-- Work to be completed --
Check every line of the data for the string "layer" and copy the ones that have it.

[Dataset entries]
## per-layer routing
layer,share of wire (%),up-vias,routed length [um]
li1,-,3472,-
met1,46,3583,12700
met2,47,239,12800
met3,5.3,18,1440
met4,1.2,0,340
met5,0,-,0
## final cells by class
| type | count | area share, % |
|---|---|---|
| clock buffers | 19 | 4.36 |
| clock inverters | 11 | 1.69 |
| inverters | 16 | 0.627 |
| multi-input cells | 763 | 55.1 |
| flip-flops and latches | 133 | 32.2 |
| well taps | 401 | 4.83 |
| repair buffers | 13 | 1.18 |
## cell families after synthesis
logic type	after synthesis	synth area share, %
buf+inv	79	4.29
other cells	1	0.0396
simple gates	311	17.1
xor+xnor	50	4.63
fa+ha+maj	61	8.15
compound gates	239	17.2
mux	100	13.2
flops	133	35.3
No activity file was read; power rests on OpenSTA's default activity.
## config.mk

```make
export PLATFORM = sky130hd
export DESIGN_NAME = div_sequencer
export DESIGN_NICKNAME = d
export VERILOG_FILES = /design/src/rtl/div_sequencer.sv
export SDC_FILE = /design/constraint.sdc
export NUM_CORES = 1
export LEC_CHECK = 0
export CAP_MARGIN = 0
export CORE_MARGIN = 3
export CORE_UTILIZATION = 45
export CTS_BUF_LIST = sky130_fd_sc_hd__clkbuf_16
export CTS_CLUSTER_DIAMETER = 150
export DETAILED_ROUTE_END_ITERATION = 10
export GPL_ROUTABILITY_DRIVEN = 0
export PLACE_DENSITY = 0.66
export RECOVER_POWER = 50
export SKIP_CTS_REPAIR_TIMING = 1
export SLEW_MARGIN = 40
export SYNTH_ARGS = -nofsm -noshare
export SYNTH_HDL_FRONTEND = slang
export SYNTH_SLANG_ARGS = --single-unit
```

## constraint.sdc

```tcl
create_clock -name clk_i -period 7.85 [get_ports clk_i]
set_input_delay 1.57 -clock clk_i [delete_from_list [all_inputs] [get_ports clk_i]]
set_output_delay 1.57 -clock clk_i [all_outputs]
set_load 0.005 [all_outputs]
```
File: src/rtl/act_skew_feeder.sv
// Diagonal skew feeder for the systolic PE array: lane r delays its element by r cycles.
// Latency: a vector accepted at edge t shows on lane r in the cycle after edge t+r.
// Backpressure: in_ready drops after a tile's last vector until the skew pipe has drained.
//
// Ports:
//   clk, reset        rising-edge clock, synchronous active-high reset
//   in_valid/in_ready valid/ready handshake for one activation vector per cycle
//   in_data, in_last  packed lanes (lane r = bits [r*ACT_WIDTH +: ACT_WIDTH]); in_last closes a tile
//   act_out           skewed activations, same lane packing, feeds row r act_data_in
//   act_out_valid     per-lane flag: lane carries a real element (data is 0 otherwise)
//   tile_done         one-cycle pulse when a tile's last element leaves the bottom lane
//   tile_len          vector count of the most recently completed tile
module act_skew_feeder #(
  parameter int NUM_ROWS  = 4,
  parameter int ACT_WIDTH = 8,
  parameter int CNT_WIDTH = 16
) (
  input  logic                          clk,
  input  logic                          reset,
  input  logic                          in_valid,
  output logic                          in_ready,
  input  logic [NUM_ROWS*ACT_WIDTH-1:0] in_data,
  input  logic                          in_last,
  output logic [NUM_ROWS*ACT_WIDTH-1:0] act_out,
  output logic [NUM_ROWS-1:0]           act_out_valid,
  output logic                          tile_done,
  output logic [CNT_WIDTH-1:0]          tile_len
);

  // flush_cnt only ever holds values up to NUM_ROWS-1.
  localparam int FC_W = (NUM_ROWS > 2) ? $clog2(NUM_ROWS) : 1;
  localparam logic [FC_W-1:0] FLUSH_LOAD = FC_W'(NUM_ROWS - 1);

  typedef enum logic {
    STREAM = 1'b0,
    FLUSH  = 1'b1
  } state_t;

  state_t               state;
  logic [FC_W-1:0]      flush_cnt;
  logic [CNT_WIDTH-1:0] vec_cnt;
  logic                 xfer;

  // Reset gates ready combinationally so nothing is taken while reset is held.
  assign in_ready = ~reset && (state == STREAM);
  assign xfer     = in_valid && in_ready;

  // ---------------------------------------------------------------------------
  // Per-lane shift chains. Lane r owns r+1 registers; stage r is the output
  // register. Idle cycles push a zero bubble so invalid lanes always read 0.
  // ---------------------------------------------------------------------------
  for (genvar r = 0; r < NUM_ROWS; r++) begin : g_lane
    logic [ACT_WIDTH-1:0] stage_dat [0:r];
    logic [r:0]           stage_vld;

    always_ff @(posedge clk) begin
      if (reset) begin
        for (int k = 0; k <= r; k++) begin
          stage_dat[k] <= '0;
        end
        stage_vld <= '0;
      end else begin
        stage_dat[0] <= xfer ? in_data[r*ACT_WIDTH +: ACT_WIDTH] : '0;
        stage_vld[0] <= xfer;
        for (int k = 1; k <= r; k++) begin
          stage_dat[k] <= stage_dat[k-1];
          stage_vld[k] <= stage_vld[k-1];
        end
      end
    end

    assign act_out[r*ACT_WIDTH +: ACT_WIDTH] = stage_dat[r];
    assign act_out_valid[r]                  = stage_vld[r];
  end

  // ---------------------------------------------------------------------------
  // Tile control. After the last vector, FLUSH holds off input for NUM_ROWS-1
  // cycles. The edge that takes flush_cnt from 1 to 0 returns to STREAM and
  // raises tile_done, so the pulse, the restored in_ready and the last element
  // on the bottom lane all share one cycle.
  // ---------------------------------------------------------------------------
  always_ff @(posedge clk) begin
    if (reset) begin
      state     <= STREAM;
      flush_cnt <= '0;
      vec_cnt   <= '0;
      tile_done <= 1'b0;
      tile_len  <= '0;
    end else begin
      tile_done <= 1'b0;
      case (state)
        STREAM: begin
          if (xfer) begin
            // Wraps silently on overflow.
            vec_cnt <= vec_cnt + CNT_WIDTH'(1);
            if (in_last) begin
              state     <= FLUSH;
              flush_cnt <= FLUSH_LOAD;
            end
          end
        end
        FLUSH: begin
          flush_cnt <= flush_cnt - FC_W'(1);
          if (flush_cnt == FC_W'(1)) begin
            state     <= STREAM;
            tile_done <= 1'b1;
            tile_len  <= vec_cnt;
            vec_cnt   <= '0;
          end
        end
        default: state <= STREAM;
      endcase
    end
  end

endmodule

-- Solution to the problem --
## per-layer routing
layer,share of wire (%),up-vias,routed length [um]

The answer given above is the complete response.